* Task
Which lines of the records below contain the word "repair"? Copy each of them out.

* Data extract

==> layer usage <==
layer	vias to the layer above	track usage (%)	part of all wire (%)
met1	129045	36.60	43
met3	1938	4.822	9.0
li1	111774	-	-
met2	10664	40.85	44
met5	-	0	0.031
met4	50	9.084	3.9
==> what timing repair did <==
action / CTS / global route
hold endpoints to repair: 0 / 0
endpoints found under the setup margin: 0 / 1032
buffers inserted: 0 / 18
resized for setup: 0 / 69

...

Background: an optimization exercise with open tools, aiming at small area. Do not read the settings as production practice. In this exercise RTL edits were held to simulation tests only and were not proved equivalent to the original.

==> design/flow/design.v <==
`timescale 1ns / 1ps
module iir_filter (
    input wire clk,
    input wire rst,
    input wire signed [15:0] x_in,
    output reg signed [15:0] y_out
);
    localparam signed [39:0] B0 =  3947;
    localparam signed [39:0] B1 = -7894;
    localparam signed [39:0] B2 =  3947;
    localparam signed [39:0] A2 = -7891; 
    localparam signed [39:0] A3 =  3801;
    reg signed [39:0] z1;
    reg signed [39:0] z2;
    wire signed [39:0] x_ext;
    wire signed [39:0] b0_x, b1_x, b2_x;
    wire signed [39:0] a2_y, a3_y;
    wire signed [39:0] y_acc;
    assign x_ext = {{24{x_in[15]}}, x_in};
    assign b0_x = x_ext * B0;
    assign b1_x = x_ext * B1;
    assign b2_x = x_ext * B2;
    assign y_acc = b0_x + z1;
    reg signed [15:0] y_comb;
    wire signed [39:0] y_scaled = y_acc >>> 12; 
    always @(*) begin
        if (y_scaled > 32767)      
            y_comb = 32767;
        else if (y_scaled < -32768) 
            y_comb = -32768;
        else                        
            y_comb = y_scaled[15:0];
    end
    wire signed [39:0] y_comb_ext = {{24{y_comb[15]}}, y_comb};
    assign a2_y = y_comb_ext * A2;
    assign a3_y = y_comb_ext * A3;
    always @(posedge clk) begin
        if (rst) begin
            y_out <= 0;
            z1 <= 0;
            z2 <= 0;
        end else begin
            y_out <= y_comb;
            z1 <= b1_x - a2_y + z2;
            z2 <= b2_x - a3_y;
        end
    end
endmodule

* Solution for this exercise
==> what timing repair did <==
hold endpoints to repair: 0 / 0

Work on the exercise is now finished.